CFP: ACLA 2007 (10-20-06; ACLA 04-19-06 TO 04-22-06)

Renee Silverman Renee.Silverman at OBERLIN.EDU
Sun Oct 1 16:02:31 UTC 2006


Dear SEELANGS members,

I am particularly interested in Slavic, Eastern/Central-European, and 
comparative (East-West) perspectives for the following conference 
seminar...

Call for papers for the following seminar on avant-garde studies and 
popular culture. Paper proposals with name, affiliation, and contact 
information should be submitted to Renee.Silverman at Oberlin.edu. 
Authors of accepted proposals will be notified promptly by email.

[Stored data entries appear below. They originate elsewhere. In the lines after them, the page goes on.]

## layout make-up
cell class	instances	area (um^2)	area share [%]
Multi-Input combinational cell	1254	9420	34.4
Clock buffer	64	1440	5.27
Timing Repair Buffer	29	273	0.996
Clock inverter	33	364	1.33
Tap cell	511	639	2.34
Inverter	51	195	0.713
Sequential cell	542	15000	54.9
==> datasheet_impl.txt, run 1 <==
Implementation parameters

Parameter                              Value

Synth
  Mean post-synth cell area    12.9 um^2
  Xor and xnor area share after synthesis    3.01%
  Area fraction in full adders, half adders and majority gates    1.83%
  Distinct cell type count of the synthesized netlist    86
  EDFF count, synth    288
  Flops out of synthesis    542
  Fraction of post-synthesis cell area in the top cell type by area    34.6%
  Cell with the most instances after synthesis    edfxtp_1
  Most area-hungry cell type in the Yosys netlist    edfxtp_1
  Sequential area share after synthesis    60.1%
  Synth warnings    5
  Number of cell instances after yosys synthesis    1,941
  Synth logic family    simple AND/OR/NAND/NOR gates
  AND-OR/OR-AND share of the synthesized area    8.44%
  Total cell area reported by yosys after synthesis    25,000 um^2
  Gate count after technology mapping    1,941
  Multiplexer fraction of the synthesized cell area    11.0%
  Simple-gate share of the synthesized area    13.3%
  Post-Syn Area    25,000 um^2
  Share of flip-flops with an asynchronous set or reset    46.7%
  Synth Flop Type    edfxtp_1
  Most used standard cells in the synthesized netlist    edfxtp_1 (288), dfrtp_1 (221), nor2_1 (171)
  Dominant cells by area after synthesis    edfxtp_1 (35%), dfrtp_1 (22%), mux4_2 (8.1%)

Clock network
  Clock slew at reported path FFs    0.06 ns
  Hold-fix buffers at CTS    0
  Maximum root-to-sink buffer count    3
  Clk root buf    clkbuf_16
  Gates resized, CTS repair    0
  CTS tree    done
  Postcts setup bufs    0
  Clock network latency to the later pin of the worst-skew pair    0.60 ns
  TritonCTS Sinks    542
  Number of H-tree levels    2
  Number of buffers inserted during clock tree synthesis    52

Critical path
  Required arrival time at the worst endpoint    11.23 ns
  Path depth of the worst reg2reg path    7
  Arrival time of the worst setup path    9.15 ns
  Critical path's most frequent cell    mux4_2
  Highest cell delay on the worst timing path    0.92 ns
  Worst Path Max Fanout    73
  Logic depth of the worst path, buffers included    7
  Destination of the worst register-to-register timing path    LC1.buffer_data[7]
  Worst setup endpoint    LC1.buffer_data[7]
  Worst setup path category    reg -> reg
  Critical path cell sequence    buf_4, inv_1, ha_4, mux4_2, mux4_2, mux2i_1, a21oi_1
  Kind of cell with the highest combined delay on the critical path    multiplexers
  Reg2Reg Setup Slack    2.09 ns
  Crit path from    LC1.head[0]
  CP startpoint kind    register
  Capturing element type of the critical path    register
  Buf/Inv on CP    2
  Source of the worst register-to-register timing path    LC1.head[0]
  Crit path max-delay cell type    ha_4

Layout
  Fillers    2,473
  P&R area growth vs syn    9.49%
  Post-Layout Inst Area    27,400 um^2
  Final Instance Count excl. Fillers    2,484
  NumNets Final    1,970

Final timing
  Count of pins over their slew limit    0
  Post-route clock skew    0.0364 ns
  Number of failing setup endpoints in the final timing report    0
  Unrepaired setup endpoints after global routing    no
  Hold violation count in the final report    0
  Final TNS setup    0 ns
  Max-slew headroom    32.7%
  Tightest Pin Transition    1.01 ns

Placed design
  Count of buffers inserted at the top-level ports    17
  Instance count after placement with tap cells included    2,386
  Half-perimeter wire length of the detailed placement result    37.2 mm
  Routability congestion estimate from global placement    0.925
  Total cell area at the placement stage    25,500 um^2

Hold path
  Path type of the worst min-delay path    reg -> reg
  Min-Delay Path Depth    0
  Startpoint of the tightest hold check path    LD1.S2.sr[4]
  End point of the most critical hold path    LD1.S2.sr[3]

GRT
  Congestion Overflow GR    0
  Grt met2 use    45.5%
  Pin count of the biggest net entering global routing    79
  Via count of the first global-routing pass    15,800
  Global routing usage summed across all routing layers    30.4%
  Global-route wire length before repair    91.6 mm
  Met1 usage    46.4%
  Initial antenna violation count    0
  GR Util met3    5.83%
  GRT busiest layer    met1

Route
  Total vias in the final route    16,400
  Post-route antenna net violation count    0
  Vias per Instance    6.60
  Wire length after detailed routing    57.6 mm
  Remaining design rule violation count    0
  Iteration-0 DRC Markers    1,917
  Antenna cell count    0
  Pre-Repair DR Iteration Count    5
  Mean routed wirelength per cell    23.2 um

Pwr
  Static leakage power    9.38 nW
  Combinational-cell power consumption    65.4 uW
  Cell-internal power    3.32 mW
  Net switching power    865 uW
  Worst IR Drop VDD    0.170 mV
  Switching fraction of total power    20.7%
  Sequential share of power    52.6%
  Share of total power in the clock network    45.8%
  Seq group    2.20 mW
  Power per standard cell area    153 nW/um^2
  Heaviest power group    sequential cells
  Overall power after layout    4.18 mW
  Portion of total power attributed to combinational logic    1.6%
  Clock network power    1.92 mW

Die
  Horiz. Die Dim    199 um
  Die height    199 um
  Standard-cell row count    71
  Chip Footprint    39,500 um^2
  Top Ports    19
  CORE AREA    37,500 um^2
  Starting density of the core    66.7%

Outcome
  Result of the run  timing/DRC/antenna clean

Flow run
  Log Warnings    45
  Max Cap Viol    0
## lane 1
Design axi4_slave, start of the top module:
module axi4_slave #(
    parameter int          NUM_REGS   = 4     ,
    parameter integer      ID_WIDTH   = 4     ,
    parameter integer      ADDR_WIDTH = 32    ,
    parameter integer      DATA_WIDTH = 32    ,
    parameter logic [31:0] BASE_ADDR  = 32'h0
)(
    input  logic                     ACLK,
    input  logic                     ARESETN,
    input  logic [ID_WIDTH-1:0]       S_AXI_AWID     ,
    input  logic [ADDR_WIDTH-1:0]     S_AXI_AWADDR   ,
    input  logic [7:0]                S_AXI_AWLEN    ,
    input  logic [2:0]                S_AXI_AWSIZE   ,
    input  logic [1:0]                S_AXI_AWBURST  ,
    input  logic                      S_AXI_AWVALID  ,
    output logic                      S_AXI_AWREADY  ,
    input  logic [DATA_WIDTH-1:0]     S_AXI_WDATA    ,
    input  logic [(DATA_WIDTH/8)-1:0] S_AXI_WSTRB    ,
    input  logic                      S_AXI_WLAST    ,
    input  logic                      S_AXI_WVALID   ,
    output logic                      S_AXI_WREADY   ,
    output logic [ID_WIDTH-1:0]       S_AXI_BID      ,
    output logic [1:0]                S_AXI_BRESP    ,
    output logic                      S_AXI_BVALID   ,
    input  logic                      S_AXI_BREADY   ,
    input  logic [ID_WIDTH-1:0  ]     S_AXI_ARID     ,
    input  logic [ADDR_WIDTH-1:0]     S_AXI_ARADDR   ,
    input  logic [7:0]                S_AXI_ARLEN    ,
    input  logic [2:0]                S_AXI_ARSIZE   ,
    input  logic [1:0]                S_AXI_ARBURST  ,
    input  logic                      S_AXI_ARVALID  ,
    output logic                      S_AXI_ARREADY  ,
    output logic [ID_WIDTH-1:0  ]     S_AXI_RID      ,
    output logic [DATA_WIDTH-1:0]     S_AXI_RDATA    ,
    output logic [1:0]                S_AXI_RRESP    ,
    output logic                      S_AXI_RLAST    ,
    output logic                      S_AXI_RVALID   ,
    input  logic                      S_AXI_RREADY   ,
    output logic                      write_en        ,
    output logic                      read_en
);
Size: roughly 11000 cells after synthesis, roughly 280 flip-flops, about 190 I/O pins, about 70000 µm² of cells after synthesis.
export LEC_CHECK = 0
export ABC_AREA = 1
export CAP_MARGIN = 15
export CORE_MARGIN = 2
export CORE_UTILIZATION = 72
export CTS_CLUSTER_DIAMETER = 371
export CTS_CLUSTER_SIZE = 100
export PLACE_DENSITY = 0.6
export SLEW_MARGIN = 20
export TNS_END_PERCENT = 10
create_clock -name core_clock -period 82.5 [get_ports {ACLK}]
run.sh (not shown) runs the stock make flow with config.mk's settings and CLKGATE_MAP_FILE=.
Lane 1 | ERROR | detailed placement
Setup changes, lane 1 to lane 2
Settings: TNS_END_PERCENT: 10 -> unset; CORE_UTILIZATION: 72 -> 40; CTS_CLUSTER_DIAMETER: 371 -> unset; CAP_MARGIN: 15 -> 20; ABC_AREA: 1 -> unset; CTS_CLUSTER_SIZE: 100 -> unset; the clock period (ns, I/O delays scaled along): 82.5 -> 269.0.
--- outcome ---
Status for lane 1 and lane 2: clean finish in lane 2 only
Status(lane 1) = ERROR, stage = detailed placement
[compare] base=lane 1 new=lane 2: post-synthesis sequential area ratio now sits higher; synthesized area saw a decrease; fraction of the core area occupied by cells at floorplan decreased 32 points.
Changes observed in lane 2 relative to lane 1: area fraction in full adders, half adders and majority gates saw an increase, number of rows in the core area shows an increase of 25%.
Delta(gate count of the mapped netlist, lane 2 - lane 1) < 0
#### Input delta (lane 3 over lane 2)
Settings: putting MAX_ROUTING_LAYER at met4 where nothing was set; putting TNS_END_PERCENT at 15 where nothing was set; swapping 40 for 65 in CORE_UTILIZATION; swapping 269.0 for 160.0 in the clock period (ns, I/O delays scaled along).
Findings:
Against lane 2, post-route standard cell area excluding fillers in lane 3 came out better. Worst setup margin delta for lane 3 relative to lane 2: 87.83 ns lower. Lane 2 -> lane 3: cell total in the yosys stat output delta 0, exact match. Tap cell count: lane 3 vs lane 2 down about 40%. Count of fill cells added during filler insertion: higher on lane 2. The final reports for lane 3 and lane 2 show non-clock buffer count lower in the former. From lane 3 to lane 2, count of different cell masters after synthesis did not move at all. Lane 2 -> lane 3: chip height decreased by more than 10%.
--- input diff lane 3..lane 4 ---
Settings: CORE_UTILIZATION changed from 65 to 58; PLACE_DENSITY removed (was 0.6); ABC_AREA newly set to 1; TNS_END_PERCENT changed from 15 to 5; the clock period (ns, I/O delays scaled along) changed from 160.0 to 93.5.
### Flow results
- Final hold slack: lane 4 better than lane 3
- The run with more routed wire is lane 4, not lane 3.
- Of lane 3 and lane 4, the run reporting the higher clock buffer count from CTS was lane 4.
- Met1 routing resource usage after global routing: lane 4 vs lane 3 down 6.4 points
- Summary — met2 global-route usage, lane 4 relative to lane 3: lower, by 1.7 points.
- Sort lane 3 and lane 4 by area of the die, ascending, and lane 3 comes first.
- For the mean instance size in the synthesized netlist, lane 4 came in 1.3 µm² lower than lane 3 did.
- First-pass GRT wire length on lane 4 is behind lane 3.

Starting RTL as in the previous note.
Design axi4_slave, start of the top module:
module axi4_slave #(
    parameter int          NUM_REGS   = 4     ,
    parameter integer      ID_WIDTH   = 4     ,
    parameter integer      ADDR_WIDTH = 32    ,
    parameter integer      DATA_WIDTH = 32    ,
    parameter logic [31:0] BASE_ADDR  = 32'h0
)(
    input  logic                     ACLK,
    input  logic                     ARESETN,
    input  logic [ID_WIDTH-1:0]       S_AXI_AWID     ,
    input  logic [ADDR_WIDTH-1:0]     S_AXI_AWADDR   ,
    input  logic [7:0]                S_AXI_AWLEN    ,
    input  logic [2:0]                S_AXI_AWSIZE   ,
    input  logic [1:0]                S_AXI_AWBURST  ,
    input  logic                      S_AXI_AWVALID  ,
    output logic                      S_AXI_AWREADY  ,
    input  logic [DATA_WIDTH-1:0]     S_AXI_WDATA    ,
    input  logic [(DATA_WIDTH/8)-1:0] S_AXI_WSTRB    ,
    input  logic                      S_AXI_WLAST    ,
    input  logic                      S_AXI_WVALID   ,
  ...
==> flow/config.mk <==
export PLATFORM = sky130hd
export DESIGN_NAME = axi4_slave
export DESIGN_NICKNAME = axi4_slave
export VERILOG_FILES = /design/flow/design.v
export SDC_FILE = /design/flow/constraint.sdc
export NUM_CORES = 4
export LEC_CHECK = 0
export ABC_AREA = 1
export CAP_MARGIN = 20
export CORE_MARGIN = 2
export CORE_UTILIZATION = 69
export CTS_CLUSTER_DIAMETER = 381
export CTS_CLUSTER_SIZE = 41
export HOLD_SLACK_MARGIN = 0.29
export PLACE_DENSITY = 0.62
export SLEW_MARGIN = 20
==> flow/constraint.sdc <==
create_clock -name core_clock -period 86.0 [get_ports {ACLK}]
set_input_delay 17.2000 -clock core_clock [delete_from_list [all_inputs] [get_ports {ACLK}]]
set_output_delay 17.2000 -clock core_clock [all_outputs]
set_load 0.01 [all_outputs]
The baseline aborted during 5_1_grt with GRT-0232.
Next try:
Settings changed: ABC_AREA 1 to default, CORE_UTILIZATION 69 to 40, CTS_CLUSTER_DIAMETER 381 to default, CTS_CLUSTER_SIZE 41 to default, HOLD_SLACK_MARGIN 0.29 to default, PLACE_DENSITY 0.62 to 0.6.
Clock period 86.0 ns to 155.0 ns, I/O delays scaled along.
The changed run passed the timing, design-rule and antenna checks. Synthesized area falls by 12%. Die size rises by about 50%. Synthesized cell count falls by about 27%.

## v55
axi4_slave again, from the RTL that the note above started with.
==> flow/config.mk <==
export PLATFORM = sky130hd
export DESIGN_NAME = axi4_slave
export DESIGN_NICKNAME = axi4_slave
export VERILOG_FILES = /design/flow/design.v
export SDC_FILE = /design/flow/constraint.sdc
export NUM_CORES = 4
export LEC_CHECK = 0
export ABC_AREA = 1
export CAP_MARGIN = 20
export CORE_MARGIN = 2
export CORE_UTILIZATION = 68
export CTS_CLUSTER_DIAMETER = 381
export CTS_CLUSTER_SIZE = 40
export HOLD_SLACK_MARGIN = 0.29
export PLACE_DENSITY = 0.62
export SLEW_MARGIN = 20
==> flow/constraint.sdc <==
create_clock -name core_clock -period 86.0 [get_ports {ACLK}]
set_input_delay 17.2000 -clock core_clock [delete_from_list [all_inputs] [get_ports {ACLK}]]
set_output_delay 17.2000 -clock core_clock [all_outputs]
set_load 0.01 [all_outputs]
v55 never completed, since it errored out during 5_1_grt.
[inputs] v10 vs v55
Settings: changing PLACE_DENSITY from 0.62 to 0.6; removing ABC_AREA (formerly 1); changing CORE_UTILIZATION from 68 to 72; removing CTS_CLUSTER_DIAMETER (formerly 381); removing HOLD_SLACK_MARGIN (formerly 0.29); removing CTS_CLUSTER_SIZE (formerly 40); changing the clock period (ns, I/O delays scaled along) from 86.0 to 114.0.
[summary]
[v10] flow finished | final checks: failed | reasons: negative setup slack. On and-or/or-and share of the synthesized area: between v10 and v55, it ends up higher for v10. Side by side, height of the die turned out lower in v10 than in v55. Delta (v10 minus v55): die width down 28 µm, yosys stat chip area down about 12%, area fraction in full adders, half adders and majority gates shows an increase of 2.5 points, net count entering floorplan went down, post-CTS setup buffer count fell 223. v10: share of synthesized area occupied by flip-flops and latches higher than v55. Sort v10 and v55 by area of the core region, ascending, and v10 comes first. Netlist area before placement was lower in the run labelled v10.
Edits applied to the flow inputs when going from v10 to v27:
Settings: CORE_UTILIZATION: 72 -> 58; PLACE_DENSITY: 0.6 -> unset; the clock period (ns, I/O delays scaled along): 114.0 -> 137.0.
[summary]
The final layout from v27, which completed every stage, passed the timing, design-rule and antenna checks at the end of the flow. Of v10 and v27, the run reporting the higher area fraction of clock buffers and clock inverters was v27. The lower setup slack of v10 and v27 is in v10. In the tables for v10 and v27, met2 track demand over resource reads lower with v27.

## job 330
Starting RTL as in the previous note.
==> flow/config.mk <==
export PLATFORM = sky130hd
export DESIGN_NAME = axi4_slave
export DESIGN_NICKNAME = axi4_slave
export VERILOG_FILES = /design/flow/design.v
export SDC_FILE = /design/flow/constraint.sdc
export NUM_CORES = 4
export LEC_CHECK = 0
export CAP_MARGIN = 20
export CELL_PAD_IN_SITES_DETAIL_PLACEMENT = 2
export CELL_PAD_IN_SITES_GLOBAL_PLACEMENT = 1
export CORE_MARGIN = 2
export CORE_UTILIZATION = 40
export CTS_CLUSTER_DIAMETER = 386
export MAX_ROUTING_LAYER = met4
export PLACE_DENSITY = 0.43
export SETUP_SLACK_MARGIN = 5.0
export SLEW_MARGIN = 20
==> flow/constraint.sdc <==
create_clock -name core_clock -period 200.0 [get_ports {ACLK}]
set_input_delay 40.0000 -clock core_clock [delete_from_list [all_inputs] [get_ports {ACLK}]]
set_output_delay 40.0000 -clock core_clock [all_outputs]
set_load 0.01 [all_outputs]
Job 330: flow completed, timing, DRC and antenna clean
What job 2068 does differently from job 330 at the input level:
- putting CORE_ASPECT_RATIO at 0.5 where nothing was set
- swapping 0.43 for 0.6 in PLACE_DENSITY
- swapping 5.0 for -2.0 in SETUP_SLACK_MARGIN
- swapping 20 for 0 in SLEW_MARGIN
- swapping 20 for 0 in CAP_MARGIN
- clearing CELL_PAD_IN_SITES_GLOBAL_PLACEMENT, which used to be 1
- clearing MAX_ROUTING_LAYER, which used to be met4
- clearing CELL_PAD_IN_SITES_DETAIL_PLACEMENT, which used to be 2
- clearing CTS_CLUSTER_DIAMETER, which used to be 386
- swapping 2 for 9 in CORE_MARGIN
### Flow results
- Endpoint of the most critical setup path: rd_wrap_end_latch[11] -> job 2068, wr_wrap_end_latch[11] -> job 330
- Diff job 330 -> job 2068: number of nets in the final layout closely matched the old numbers, met3 global-route usage increased by 0.35 points relative to the old numbers.
- Summary of job 2068 over job 330: maximum achievable frequency up 2.5%, worst slack at placement up 3.75 ns, fraction of standard cell area that is sequential flat, global placer's final weighted congestion up 2.1%.
- Number of antenna violations at the first check in global routing sits lower in job 2068 than in job 330.
Input changes introduced in job 5684 (baseline for comparison: job 2068):
- a change of CORE_UTILIZATION from 40 to 65
- a change of CORE_MARGIN from 9 to 2
- a deleted CORE_ASPECT_RATIO that had been 0.5
- a change of SLEW_MARGIN from 0 to 20
- a change of CAP_MARGIN from 0 to 20
- a deleted PLACE_DENSITY that had been 0.6
- a deleted SETUP_SLACK_MARGIN that had been -2.0
- a change of the clock period (ns, I/O delays scaled along) from 200.0 to 162.0
Per the final summary, job 5684 finished and its layout is clean on timing, DRC and antenna. [compare] base=job 2068 new=job 5684: flip-flop and latch share of the layout cell area shows no meaningful change; die outline height up about 5.5%; arrival time reported for the critical path endpoint has decreased. Job 5684 improves on job 2068 in total wirelength of the detailed-routed design. Number of buffer and inverter instances along the worst setup path, job 2068 and job 5684: smaller value in job 2068.
Input-level comparison between job 597 and job 5684:
- PLACE_DENSITY: unset -> 0.6
- CORE_UTILIZATION: 65 -> 40
- the clock period (ns, I/O delays scaled along): 162.0 -> 200.0
### Flow results
- Horizontal die dimension for job 597: 84 µm up relative to job 5684
- Going from job 5684 to job 597, utilization of the core after routing dropped 26 points, arrival time at the worst endpoint now sits higher, worst setup slack increased by 31.30 ns relative to the old numbers, met3 layer usage reported by global route shows a reduction of 1.6 points.
- Of job 5684 and job 597, job 597 shows the lower via count, with job 5684 above it.
- The final layouts of job 5684 and job 597 pass the timing, design-rule and antenna checks.
- Final instance area (job 597 vs. job 5684) increases slightly
#### Input delta (job 3211 over job 597)
- CORE_UTILIZATION now 67, was 40
- the clock period (ns, I/O delays scaled along) now 155.0, was 200.0
Results
Job 3211 went all the way through synthesis, placement and routing and the layout is clean on timing, DRC and antenna.
Aggregate routed wire length was lower in job 3211 than in job 597.
Clock-buffer cell count for job 3211 is higher than for job 597.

American Comparative Literature Association (ACLA) annual conference; 
Puebla, Mexico, April 19 to 22, 2006

Seminar Title: The Popular Avant-garde
Seminar leader: Renée M. Silverman, Oberlin College

While the avant-garde is customarily thought of as removed from the 
realm of the popular, in reality popular art and certain types and 
practitioners of avant-garde literature, visual art, and cinema have 
regularly drawn upon each other. Fertile exchanges between the avant-
garde and popular culture have enormous potential for political 
change, apart from elitist manipulations of mass culture from above. 
This seminar invites proposals about avant-garde works that use 
textual, visual, or musical forms borrowed from popular art to create 
their political and social edge. We will attempt to answer the 
following questions: In what ways and under what political and social 
conditions do avant-garde artists use forms peculiar to popular art? 
How can borrowing popular forms create a political edge? What are the 
cultural consequences of incorporating popular forms into avant-garde 
works? Is there life beyond mere quotation and empty gestures towards 
cultural authenticity? 

This seminar broadly construes its object of study as beyond 
the “historical” or “modernist” avant-garde, so as to include work not 
necessarily contemporaneous with modernism. We will place special 
emphasis on twentieth- and twenty-first-century experimental literary 
texts, visual art, cinema, and music, including examples of 
interdisciplinarity. Of particular interest are papers that examine 
non-Western and non-European avant-gardes as well as avant-garde work 
from geographical locations traditionally conceived as peripheral to 
Europe, such as Spain and Portugal, and Russia and Eastern Europe. 
Especially welcome are proposals that deal with Mexico, the Caribbean, 
Central and Latin America, and transatlantic Hispanic culture. 
Depending on the particular content of the papers to be included on 
the seminar, we will explore the ways in which, in these liminal 
spaces, the crossing between popular art and the avant-garde can take 
on special political urgency or become particularl
y responsive to the social needs that popular cultures fulfill.